A cosa servono gli amori infelici

Gilberto Severini
È l’estate del 1999, l’ultima del secolo. L’uomo pensava di andare qualche giorno in vacanza, invece gli tocca andare in ospedale perché si accorge di avere problemi cardiaci. A causa di una complicazione deve anche aspettare più del previsto prima di subire un intervento chirurgico. Ma l’uomo sembra prenderla bene, decide di ottimizzare il tempo e fare quello che non è mai riuscito a fare: scrivere. La faccenda è curiosa perché quest’uomo di mezza età di lavoro scrive discorsi per dirigenti e politici locali. Discorsi per tutte le occasioni, infarciti di citazioni dotte che mandano il potente di turno in brodo di giuggiole. Eppure, pur avendo passato la vita chiuso nel suo ufficio a scrivere per un ente semipubblico, l’uomo ha sempre rimandato la scrittura di ciò che per lui era veramente importante. La degenza in ospedale, allora, diventa l’occasione per prendere appunti sulla sua attuale condizione e, soprattutto, l’opportunità di scrivere tre lettere a tre persone che sono state per lui fondamentali nel corso della vita. Un collega d’ufficio al quale racconta gli anni sprecati al lavoro, invidiando i giovani delle proteste studentesche del 68 e vivendo nel disagio di considerarsi “un frammento del sistema da abbattere”. Eppure sarebbe bastato andare a Roma per studiare architettura dopo il liceo, per poter essere uno di quei ragazzi contestatori.
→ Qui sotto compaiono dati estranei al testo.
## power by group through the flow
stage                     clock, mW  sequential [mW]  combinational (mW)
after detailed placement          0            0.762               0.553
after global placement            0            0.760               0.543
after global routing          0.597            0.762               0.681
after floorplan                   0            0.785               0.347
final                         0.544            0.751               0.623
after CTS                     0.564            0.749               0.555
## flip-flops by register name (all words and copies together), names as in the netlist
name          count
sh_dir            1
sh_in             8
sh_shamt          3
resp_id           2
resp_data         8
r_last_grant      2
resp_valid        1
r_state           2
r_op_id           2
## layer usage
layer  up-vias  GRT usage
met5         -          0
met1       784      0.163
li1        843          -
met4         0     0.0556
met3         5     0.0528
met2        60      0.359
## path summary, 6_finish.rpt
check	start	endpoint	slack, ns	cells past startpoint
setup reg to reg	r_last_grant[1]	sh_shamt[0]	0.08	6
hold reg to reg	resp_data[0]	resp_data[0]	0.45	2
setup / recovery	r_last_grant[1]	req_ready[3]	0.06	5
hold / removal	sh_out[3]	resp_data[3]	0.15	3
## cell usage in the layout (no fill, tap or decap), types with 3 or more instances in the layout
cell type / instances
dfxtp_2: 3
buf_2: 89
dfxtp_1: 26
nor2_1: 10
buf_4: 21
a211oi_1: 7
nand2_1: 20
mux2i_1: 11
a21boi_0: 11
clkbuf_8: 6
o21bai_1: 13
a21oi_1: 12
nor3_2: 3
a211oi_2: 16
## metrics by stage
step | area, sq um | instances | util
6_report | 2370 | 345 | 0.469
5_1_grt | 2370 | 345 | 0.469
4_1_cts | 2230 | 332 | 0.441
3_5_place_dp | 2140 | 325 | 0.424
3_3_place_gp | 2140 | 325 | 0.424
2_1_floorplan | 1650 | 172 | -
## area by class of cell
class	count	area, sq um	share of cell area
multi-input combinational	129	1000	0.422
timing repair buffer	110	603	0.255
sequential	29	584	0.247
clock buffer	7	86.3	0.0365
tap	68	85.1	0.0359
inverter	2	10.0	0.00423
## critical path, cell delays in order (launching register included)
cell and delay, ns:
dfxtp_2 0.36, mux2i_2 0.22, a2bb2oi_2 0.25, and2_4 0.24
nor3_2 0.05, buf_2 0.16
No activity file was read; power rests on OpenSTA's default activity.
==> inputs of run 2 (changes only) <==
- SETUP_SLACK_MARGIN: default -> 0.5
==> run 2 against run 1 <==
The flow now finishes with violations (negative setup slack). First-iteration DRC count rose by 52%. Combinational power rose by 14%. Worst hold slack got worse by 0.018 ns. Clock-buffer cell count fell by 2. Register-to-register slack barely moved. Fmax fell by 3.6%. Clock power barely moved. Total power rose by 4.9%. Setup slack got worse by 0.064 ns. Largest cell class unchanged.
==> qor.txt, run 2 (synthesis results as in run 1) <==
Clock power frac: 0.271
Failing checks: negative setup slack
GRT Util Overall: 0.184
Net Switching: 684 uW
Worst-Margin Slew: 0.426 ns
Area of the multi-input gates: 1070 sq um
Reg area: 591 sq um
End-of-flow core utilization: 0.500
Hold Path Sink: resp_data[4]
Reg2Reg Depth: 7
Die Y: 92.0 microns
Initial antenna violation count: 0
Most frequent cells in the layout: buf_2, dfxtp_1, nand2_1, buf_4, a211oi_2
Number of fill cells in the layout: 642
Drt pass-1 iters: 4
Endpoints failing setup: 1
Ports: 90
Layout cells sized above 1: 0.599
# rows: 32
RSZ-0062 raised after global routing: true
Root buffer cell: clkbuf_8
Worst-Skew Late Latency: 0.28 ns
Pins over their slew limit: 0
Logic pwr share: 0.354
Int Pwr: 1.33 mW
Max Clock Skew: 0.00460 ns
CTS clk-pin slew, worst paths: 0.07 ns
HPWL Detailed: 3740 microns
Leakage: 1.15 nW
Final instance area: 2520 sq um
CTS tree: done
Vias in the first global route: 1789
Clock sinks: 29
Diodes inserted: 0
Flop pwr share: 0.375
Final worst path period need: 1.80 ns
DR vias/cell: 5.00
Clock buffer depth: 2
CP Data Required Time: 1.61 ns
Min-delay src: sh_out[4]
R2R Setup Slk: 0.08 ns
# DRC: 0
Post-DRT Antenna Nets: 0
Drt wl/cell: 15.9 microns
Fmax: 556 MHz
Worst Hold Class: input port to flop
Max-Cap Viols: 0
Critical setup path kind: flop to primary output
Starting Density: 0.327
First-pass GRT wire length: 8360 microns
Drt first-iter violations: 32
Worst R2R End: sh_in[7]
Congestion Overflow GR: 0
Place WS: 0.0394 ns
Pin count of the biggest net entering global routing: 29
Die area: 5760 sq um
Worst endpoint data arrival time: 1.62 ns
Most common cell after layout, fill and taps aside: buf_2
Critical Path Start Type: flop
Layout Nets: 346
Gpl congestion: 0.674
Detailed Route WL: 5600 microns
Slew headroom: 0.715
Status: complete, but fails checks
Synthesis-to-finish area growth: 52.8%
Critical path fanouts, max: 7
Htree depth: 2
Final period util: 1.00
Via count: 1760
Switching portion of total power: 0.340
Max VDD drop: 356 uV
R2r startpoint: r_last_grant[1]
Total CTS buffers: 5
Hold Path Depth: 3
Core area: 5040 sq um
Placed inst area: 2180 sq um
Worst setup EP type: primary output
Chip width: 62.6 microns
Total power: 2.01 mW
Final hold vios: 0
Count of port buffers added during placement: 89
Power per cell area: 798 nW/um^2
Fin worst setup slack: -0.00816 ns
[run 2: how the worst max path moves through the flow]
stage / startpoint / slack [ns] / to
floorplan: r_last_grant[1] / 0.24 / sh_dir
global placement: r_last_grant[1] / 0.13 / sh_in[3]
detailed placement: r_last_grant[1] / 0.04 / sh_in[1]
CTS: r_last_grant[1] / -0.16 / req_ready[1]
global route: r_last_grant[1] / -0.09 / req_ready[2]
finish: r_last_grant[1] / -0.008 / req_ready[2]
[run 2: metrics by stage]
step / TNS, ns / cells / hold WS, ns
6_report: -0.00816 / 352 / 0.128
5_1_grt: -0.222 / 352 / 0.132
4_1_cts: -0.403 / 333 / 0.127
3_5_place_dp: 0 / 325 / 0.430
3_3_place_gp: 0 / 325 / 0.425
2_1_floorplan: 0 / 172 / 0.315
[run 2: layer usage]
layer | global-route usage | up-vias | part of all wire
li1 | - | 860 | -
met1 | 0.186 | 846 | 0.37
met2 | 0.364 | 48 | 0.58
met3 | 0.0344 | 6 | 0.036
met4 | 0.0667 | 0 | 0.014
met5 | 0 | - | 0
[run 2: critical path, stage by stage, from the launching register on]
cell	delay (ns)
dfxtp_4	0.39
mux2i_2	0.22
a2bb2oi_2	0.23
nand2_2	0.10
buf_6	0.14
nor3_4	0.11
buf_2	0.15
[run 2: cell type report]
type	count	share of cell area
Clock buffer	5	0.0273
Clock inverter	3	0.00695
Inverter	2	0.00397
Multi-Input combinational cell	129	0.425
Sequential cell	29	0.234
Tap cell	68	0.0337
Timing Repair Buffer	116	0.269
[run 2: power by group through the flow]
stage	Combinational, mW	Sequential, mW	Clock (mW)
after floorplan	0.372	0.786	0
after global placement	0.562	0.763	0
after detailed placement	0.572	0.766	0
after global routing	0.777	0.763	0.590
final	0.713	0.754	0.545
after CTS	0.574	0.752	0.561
$ cat src/rtl/seg_display_ctrl_if.sv
// CPU IO bus toward the seven-segment display controller.
// Latency: none (wires only).
// Backpressure: none; the bus is strobe-based with no stall.
interface seg_display_ctrl_if;
    logic        seg_ctrl;
    logic        io_write;
    logic        io_read;
    logic [3:0]  addr;
    logic [31:0] wdata;
    logic [31:0] rdata;

    // CPU side drives strobes and data, receives readback
    modport master (
        output seg_ctrl, io_write, io_read, addr, wdata,
        input  rdata
    );

    // Display controller side
    modport slave (
        input  seg_ctrl, io_write, io_read, addr, wdata,
        output rdata
    );
endinterface

$ cat src/rtl/seg_display_ctrl.sv
// Multiplexed 8-digit seven-segment display with CPU-visible DATA/CTRL registers.
// Latency: register writes reach seg_an/seg_out one cycle after the write edge; rdata one cycle after the read edge.
// Backpressure: none; every access completes on the edge it is presented.
module seg_display_ctrl #(
    parameter int unsigned SCAN_DIV = 100000
) (
    input  logic                  clk,
    input  logic                  rst,
    seg_display_ctrl_if.slave     bus,
    output logic [7:0]            seg_an,
    output logic [7:0]            seg_out
);
    localparam int CNT_W = (SCAN_DIV > 1) ? $clog2(SCAN_DIV) : 1;
    localparam logic [CNT_W-1:0] CNT_MAX = CNT_W'(SCAN_DIV - 1);

    logic [31:0]      data_q,    data_d;
    logic [7:0]       ctrl_en_q, ctrl_en_d;
    logic [7:0]       dp_q,      dp_d;
    logic [CNT_W-1:0] div_cnt_q, div_cnt_d;
    logic [2:0]       idx_q,     idx_d;
    logic [31:0]      rdata_q,   rdata_d;
    logic [7:0]       seg_an_q,  seg_an_d;
    logic [7:0]       seg_out_q, seg_out_d;

    logic             wr_en;
    logic             rd_en;
    logic             wrap;
    logic [3:0]       nib;
    logic             dig_en;

    // Only addr[2] selects a register; the remaining bits are don't-care.
    logic unused_addr;
    assign unused_addr = ^{bus.addr[3], bus.addr[1:0]};

    function automatic logic [6:0] seg_decode(input logic [3:0] n);
        case (n)
            4'h0: seg_decode = 7'h40;
            4'h1: seg_decode = 7'h79;
            4'h2: seg_decode = 7'h24;
            4'h3: seg_decode = 7'h30;
            4'h4: seg_decode = 7'h19;
            4'h5: seg_decode = 7'h12;
            4'h6: seg_decode = 7'h02;
            4'h7: seg_decode = 7'h78;
            4'h8: seg_decode = 7'h00;
            4'h9: seg_decode = 7'h10;
            4'hA: seg_decode = 7'h08;
            4'hB: seg_decode = 7'h03;
            4'hC: seg_decode = 7'h46;
            4'hD: seg_decode = 7'h21;
            4'hE: seg_decode = 7'h06;
            default: seg_decode = 7'h0E;
        endcase
    endfunction

    // Register file: write updates, readback returns the pre-write value
    always_comb begin
        wr_en     = bus.seg_ctrl & bus.io_write;
        rd_en     = bus.seg_ctrl & bus.io_read;
        data_d    = data_q;
        ctrl_en_d = ctrl_en_q;
        dp_d      = dp_q;
        rdata_d   = 32'h0;
        if (wr_en) begin
            if (bus.addr[2]) begin
                ctrl_en_d = bus.wdata[7:0];
                dp_d      = bus.wdata[15:8];
            end else begin
                data_d    = bus.wdata;
            end
        end
        if (rd_en) begin
            rdata_d = bus.addr[2] ? {16'h0, dp_q, ctrl_en_q} : data_q;
        end
    end

    // Scan prescaler and digit index
    always_comb begin
        wrap      = (div_cnt_q == CNT_MAX);
        div_cnt_d = wrap ? '0 : div_cnt_q + 1'b1;
        idx_d     = wrap ? idx_q + 3'd1 : idx_q;
    end

    // Display drive, computed from the post-update index and registers so writes show next cycle
    always_comb begin
        nib       = data_d[{idx_d, 2'b00} +: 4];
        dig_en    = ctrl_en_d[idx_d];
        seg_an_d  = 8'hFF;
        seg_out_d = 8'hFF;
        if (dig_en) begin
            seg_an_d  = ~(8'h01 << idx_d);
            seg_out_d = {~dp_d[idx_d], seg_decode(nib)};
        end
    end

    // State registers with synchronous reset; reset discards any concurrent access
    always_ff @(posedge clk) begin
        if (rst) begin
            data_q    <= 32'h0;
            ctrl_en_q <= 8'hFF;
            dp_q      <= 8'h00;
            div_cnt_q <= '0;
            idx_q     <= 3'd0;
            rdata_q   <= 32'h0;
            seg_an_q  <= 8'hFF;
            seg_out_q <= 8'hFF;
        end else begin
            data_q    <= data_d;
            ctrl_en_q <= ctrl_en_d;
            dp_q      <= dp_d;
            div_cnt_q <= div_cnt_d;
            idx_q     <= idx_d;
            rdata_q   <= rdata_d;
            seg_an_q  <= seg_an_d;
            seg_out_q <= seg_out_d;
        end
    end

    assign bus.rdata = rdata_q;
    assign seg_an    = seg_an_q;
    assign seg_out   = seg_out_q;
endmodule

$ cat src/flat_wrapper.sv
// flat-port wrapper written by rule: the top's interface ports become plain ports
module seg_display_ctrl_flat 
#(
    parameter int unsigned SCAN_DIV = 100000
)
  (clk, rst, seg_an, seg_out, bus_seg_ctrl, bus_io_write, bus_io_read, bus_addr, bus_wdata, bus_rdata);
  seg_display_ctrl_if bus_i ();
  input  logic clk;
  input  logic rst;
  output logic [7:0] seg_an;
  output logic [7:0] seg_out;
  input wire logic [$bits(bus_i.seg_ctrl)-1:0] bus_seg_ctrl;
  input wire logic [$bits(bus_i.io_write)-1:0] bus_io_write;
  input wire logic [$bits(bus_i.io_read)-1:0] bus_io_read;
  input wire logic [$bits(bus_i.addr)-1:0] bus_addr;
  input wire logic [$bits(bus_i.wdata)-1:0] bus_wdata;
  output wire logic [$bits(bus_i.rdata)-1:0] bus_rdata;
  assign bus_i.seg_ctrl = bus_seg_ctrl;
  assign bus_i.io_write = bus_io_write;
  assign bus_i.io_read = bus_io_read;
  assign bus_i.addr = bus_addr;
  assign bus_i.wdata = bus_wdata;
  assign bus_rdata = bus_i.rdata;
  seg_display_ctrl #(.SCAN_DIV(SCAN_DIV)) u_core (.clk(clk), .rst(rst), .bus(bus_i), .seg_an(seg_an), .seg_out(seg_out));
endmodule
$ cat config.mk
export PLATFORM = sky130hd
export DESIGN_NAME = seg_display_ctrl_flat
export DESIGN_NICKNAME = d
export VERILOG_FILES = /design/src/rtl/seg_display_ctrl_if.sv /design/src/rtl/seg_display_ctrl.sv /design/src/flat_wrapper.sv
export SDC_FILE = /design/constraint.sdc
export NUM_CORES = 1
export LEC_CHECK = 0
export CAP_MARGIN = 20
export CORE_MARGIN = 2
export CORE_UTILIZATION = 53
export DETAILED_ROUTE_END_ITERATION = 6
export GPL_TIMING_DRIVEN = 0
export PLACE_DENSITY = 0.88
export RECOVER_POWER = 25
export SKIP_LAST_GASP = 1
export SLEW_MARGIN = 20
export SYNTH_ARGS = -nofsm -noshare
export SYNTH_HDL_FRONTEND = slang
export SYNTH_SLANG_ARGS = --single-unit
$ cat constraint.sdc
create_clock -name clk -period 4.35 [get_ports clk]
set_input_delay 0.6525 -clock clk [delete_from_list [all_inputs] [get_ports clk]]
set_output_delay 0.6525 -clock clk [all_outputs]
set_load 0.1 [all_outputs]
Ma l’uomo non lo ha fatto, è rimasto in provincia ostentando distanza e indifferenza per il mondo piccolo borghese dei colleghi d’ufficio e, per questo, isolato e privato di ogni relazione sociale. La seconda lettera la scrive a un prete da cui è stato amato quando era poco più che un ragazzo. L’uomo non ha accettato quell’amore, benché ne fosse lusingato e tormentato al tempo stesso. Nel corso degli anni ha consumato solo rapporti veloci e occasionali in luoghi spesso sordidi, incapace di saper trovare l’amore che potesse mettere assieme passione e intelletto. Per tutta la sua vita adulta ha sentito risuonare nella mente il monito del sacerdote: sai capire i libri, ma non sai leggere i sentimenti delle persone, neppure quando ti riguardano. L’ultima lettera, la più struggente, l’uomo la scrive a un personaggio senza nome, un’entità astratta, forse vera o forse eco di un bisogno di trascendenza. A questo ultimo destinatario lascia le sue parole più belle e sincere…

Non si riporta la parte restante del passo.